The last step of our study was the array assay, and we performed it at the sixth day of transfection because this was the middle of experiments, and all target STATs were downregulated both at the mRNA and protein levels. So, we wanted to evaluate the JAK/STAT pathway members changing mRNA expression levels due to siRNA treatment and profiling significant fold changes that might have cellular response when STATs were sufficiently knocked down. According to these results, suppression of STAT3 with any of the anti-STAT3 siRNA resulted with downregulations in the expressions of A2M from “cytokines,” STAT3 from “transcription factors,” STAM from “signal transducers,” and CEBPB from “transcription factors.” Because STATs are activated upon cytokines and signal transducers, the expressional decreases seen in A2M and STAM gave rise to a conclusion that STAT3 signaling could be inhibited upon them. As STAT3 augments the transcriptional activity of CEBPB, we think that as response to gene silencing, CEBPB expression was also downregulated. In a study, 15 CML-diagnosed patients’ and 7 normal donors’ blood materials were analyzed using microarray assay, and they revealed that positive regulators of hematopoietic cell differentiator CEBPB expression were downregulated [24] similar to ours. In another one, when STAT3 signaling was inhibited by specific short hairpin RNAs, they reported that CEBPB expression was also downregulated [25]. As for pro-apoptotic gene STAT1; its expression was upregulated in only modified anti-STAT3 siRNA applied groups which might be the reason of the high apoptosis rate seen at the beginning of the experiments with modified siRNA targeting STAT3.
Inhibition of STAT5A with any of the siRNA targeting STAT5A resulted with PIAS2 and SOCS2 expressional upregulation from “STAT inhibitors” and downregulations of A2M cytokine, STAT5A, and CEBPB from “transcription factors,” and STAM, SOC4, and SOCS5 from “STAT inhibitors” were observed. PIAS2 and SOCS2 were actually responsible for inhibiting the activation of STATs; because STAT5A expression was downregulated following siRNA treatment, we think that the need for the overexpression of these genes was diminished, but due to their upregulation, we concluded that STAT signaling was inhibited. Similar to this result but by doing just the opposite of our experimental setup, Quentmeier et al. have reported that, when SOCS2 was knocked down via RNAi mechanism in cytokine-dependent JAK2V617F mutation positive cell line MB–02, STAT5 phosphorylation was increased, whereas they could not define the underlying mechanism of it [26]. Upon the downregulated genes, CEBPB came forward due to the −185.60-fold decrease of expression in anti-S5A CHL group and led us to think whether activation of this gene might be a new therapeutic target for CML. Because Guerzoni C et al. have reported that CEBPB expression was downregulated in BCR-ABL-positive cells and when they treated leukemia cells with imatinib for 24 h, CEBPB expression was increased about fourfold, and proliferation of leukemic cells was inhibited; thus, it could be a new target gene for CML [27]. Besides this, while CRK expression was highly downregulated by −111.63-fold decrease, MYC was upregulated from “oncogenes” with 2.33-fold with anti-STAT5A CHL siRNA. These results indicated that leukemic cell proliferation was balanced, cancer cells had tendency to survive, and maybe due to the upregulation of MYC, the cells were protected from apoptosis and passed to proliferative phase again.
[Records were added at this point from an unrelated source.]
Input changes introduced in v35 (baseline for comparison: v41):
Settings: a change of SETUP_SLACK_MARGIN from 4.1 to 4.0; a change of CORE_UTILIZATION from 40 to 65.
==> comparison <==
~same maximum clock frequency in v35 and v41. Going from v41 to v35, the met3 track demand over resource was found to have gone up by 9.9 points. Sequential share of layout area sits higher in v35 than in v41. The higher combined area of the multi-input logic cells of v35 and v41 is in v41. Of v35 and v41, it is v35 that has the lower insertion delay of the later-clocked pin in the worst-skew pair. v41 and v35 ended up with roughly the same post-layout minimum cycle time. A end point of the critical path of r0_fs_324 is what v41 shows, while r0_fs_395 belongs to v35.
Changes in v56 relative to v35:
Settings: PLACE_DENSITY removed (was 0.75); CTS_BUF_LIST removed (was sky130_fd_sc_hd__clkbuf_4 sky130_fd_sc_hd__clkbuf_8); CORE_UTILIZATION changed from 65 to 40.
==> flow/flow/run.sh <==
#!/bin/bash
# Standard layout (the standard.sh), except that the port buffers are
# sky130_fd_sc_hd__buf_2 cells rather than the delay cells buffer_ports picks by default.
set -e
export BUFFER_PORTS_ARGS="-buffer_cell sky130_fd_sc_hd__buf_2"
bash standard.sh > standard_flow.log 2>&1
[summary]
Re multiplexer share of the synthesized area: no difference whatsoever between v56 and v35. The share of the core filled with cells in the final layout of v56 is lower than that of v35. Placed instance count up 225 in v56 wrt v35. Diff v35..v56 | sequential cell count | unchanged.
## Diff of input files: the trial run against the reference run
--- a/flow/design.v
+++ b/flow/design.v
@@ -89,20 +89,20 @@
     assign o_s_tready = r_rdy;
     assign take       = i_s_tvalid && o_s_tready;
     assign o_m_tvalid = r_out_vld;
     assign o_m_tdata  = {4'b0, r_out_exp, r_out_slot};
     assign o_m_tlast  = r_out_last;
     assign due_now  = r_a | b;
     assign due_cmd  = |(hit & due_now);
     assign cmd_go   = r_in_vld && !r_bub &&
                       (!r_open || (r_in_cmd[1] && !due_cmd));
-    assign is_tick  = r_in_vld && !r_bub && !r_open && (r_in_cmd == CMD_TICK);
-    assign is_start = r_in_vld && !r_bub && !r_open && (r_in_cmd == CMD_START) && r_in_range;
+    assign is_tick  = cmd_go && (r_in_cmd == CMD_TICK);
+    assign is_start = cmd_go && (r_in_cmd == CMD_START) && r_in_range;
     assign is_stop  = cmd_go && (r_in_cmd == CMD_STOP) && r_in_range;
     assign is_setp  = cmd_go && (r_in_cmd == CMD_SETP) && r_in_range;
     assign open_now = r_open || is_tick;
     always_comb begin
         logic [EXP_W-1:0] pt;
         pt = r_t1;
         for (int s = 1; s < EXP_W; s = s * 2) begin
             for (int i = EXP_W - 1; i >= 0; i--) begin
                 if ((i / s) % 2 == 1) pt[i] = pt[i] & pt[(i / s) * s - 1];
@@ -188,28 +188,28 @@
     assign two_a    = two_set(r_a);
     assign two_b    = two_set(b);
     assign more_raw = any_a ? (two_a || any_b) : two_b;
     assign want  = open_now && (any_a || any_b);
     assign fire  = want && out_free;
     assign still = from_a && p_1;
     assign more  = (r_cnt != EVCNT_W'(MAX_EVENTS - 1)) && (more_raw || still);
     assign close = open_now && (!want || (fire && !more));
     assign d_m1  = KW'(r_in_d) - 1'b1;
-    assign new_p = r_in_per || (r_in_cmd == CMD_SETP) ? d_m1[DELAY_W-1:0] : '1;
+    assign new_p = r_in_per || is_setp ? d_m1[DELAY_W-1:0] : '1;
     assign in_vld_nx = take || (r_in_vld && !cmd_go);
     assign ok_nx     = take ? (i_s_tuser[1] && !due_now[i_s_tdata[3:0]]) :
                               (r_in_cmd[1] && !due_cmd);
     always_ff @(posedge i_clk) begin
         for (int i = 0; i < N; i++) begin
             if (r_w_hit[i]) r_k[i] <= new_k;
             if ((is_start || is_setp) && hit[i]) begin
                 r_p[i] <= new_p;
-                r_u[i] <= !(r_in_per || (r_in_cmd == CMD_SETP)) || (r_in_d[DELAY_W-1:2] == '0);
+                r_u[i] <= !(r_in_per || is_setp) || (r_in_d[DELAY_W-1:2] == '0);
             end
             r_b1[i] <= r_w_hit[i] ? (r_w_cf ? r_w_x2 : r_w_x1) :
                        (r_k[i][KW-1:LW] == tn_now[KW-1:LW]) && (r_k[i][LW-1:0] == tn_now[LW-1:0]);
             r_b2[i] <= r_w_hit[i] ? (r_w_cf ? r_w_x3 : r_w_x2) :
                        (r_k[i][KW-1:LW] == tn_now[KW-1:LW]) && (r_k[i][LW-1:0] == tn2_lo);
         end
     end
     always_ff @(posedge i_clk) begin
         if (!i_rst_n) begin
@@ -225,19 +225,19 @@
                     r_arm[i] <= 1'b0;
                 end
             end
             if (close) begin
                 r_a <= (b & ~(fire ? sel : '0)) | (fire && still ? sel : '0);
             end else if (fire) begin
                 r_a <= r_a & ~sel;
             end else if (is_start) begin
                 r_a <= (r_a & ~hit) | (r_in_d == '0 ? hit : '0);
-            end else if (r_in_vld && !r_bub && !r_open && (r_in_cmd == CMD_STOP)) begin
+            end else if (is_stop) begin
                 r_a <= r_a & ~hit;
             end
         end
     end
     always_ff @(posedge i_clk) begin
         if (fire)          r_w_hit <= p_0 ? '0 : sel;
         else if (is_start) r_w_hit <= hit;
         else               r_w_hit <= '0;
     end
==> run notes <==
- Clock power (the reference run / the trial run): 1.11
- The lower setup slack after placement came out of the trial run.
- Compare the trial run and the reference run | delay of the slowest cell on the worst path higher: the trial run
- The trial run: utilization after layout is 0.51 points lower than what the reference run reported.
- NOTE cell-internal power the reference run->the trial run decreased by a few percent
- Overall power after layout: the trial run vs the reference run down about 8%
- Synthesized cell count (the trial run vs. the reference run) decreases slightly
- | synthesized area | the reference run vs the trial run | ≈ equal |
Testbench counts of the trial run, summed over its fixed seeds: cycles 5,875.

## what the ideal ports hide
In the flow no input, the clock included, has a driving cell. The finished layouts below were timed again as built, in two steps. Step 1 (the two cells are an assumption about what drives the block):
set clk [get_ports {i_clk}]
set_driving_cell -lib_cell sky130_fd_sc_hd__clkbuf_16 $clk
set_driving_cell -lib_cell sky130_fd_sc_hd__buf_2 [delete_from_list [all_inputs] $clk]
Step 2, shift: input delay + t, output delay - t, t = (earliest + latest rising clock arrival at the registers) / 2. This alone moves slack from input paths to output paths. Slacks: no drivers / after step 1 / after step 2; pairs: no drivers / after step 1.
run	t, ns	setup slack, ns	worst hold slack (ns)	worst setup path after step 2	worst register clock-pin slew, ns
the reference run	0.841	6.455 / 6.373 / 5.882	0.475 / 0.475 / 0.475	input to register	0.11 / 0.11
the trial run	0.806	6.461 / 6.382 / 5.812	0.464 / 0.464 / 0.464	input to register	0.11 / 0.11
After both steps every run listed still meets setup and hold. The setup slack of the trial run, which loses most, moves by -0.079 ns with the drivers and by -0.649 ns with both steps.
Similar to our results, Ulger et al. have used microarray technology for identification of candidate cancer-related genes in the promyelocytic cell line HL-60 and reported that after genomewide analyses, while MYC was upregulated, CRK was downregulated [28].
Silencing STAT5B with either modified or unmodified siRNAs resulted with upregulation of PIAS2 from “STAT inhibitors” and downregulation of STAM, STAT5B, SOCS4, and SOCS5 expressions. As PIAS2 is a negative regulator of STATs that binds to activated STAT dimers and prevent them from binding to DNA, upregulation of PIAS2 after silencing both STAT5A and -5B revealed that, cytokine/growth factors’ signaling that was responsible for activating JAK/STAT pathway was switched off. The SOCS4 and SOCS5 genes are discovered recently as inducible feedback inhibitors, and they are labile and undergo proteasome-dependent degradation in a few hours within the cell due to their 1–2 h long half-life [29] we speculated that, the extra need for such a negative control mechanism was reduced due to STAT5 knockdown, and their endogenous levels might already be very low in cells to make a considerable impact upon leukemic cells at the sixth day of analyses.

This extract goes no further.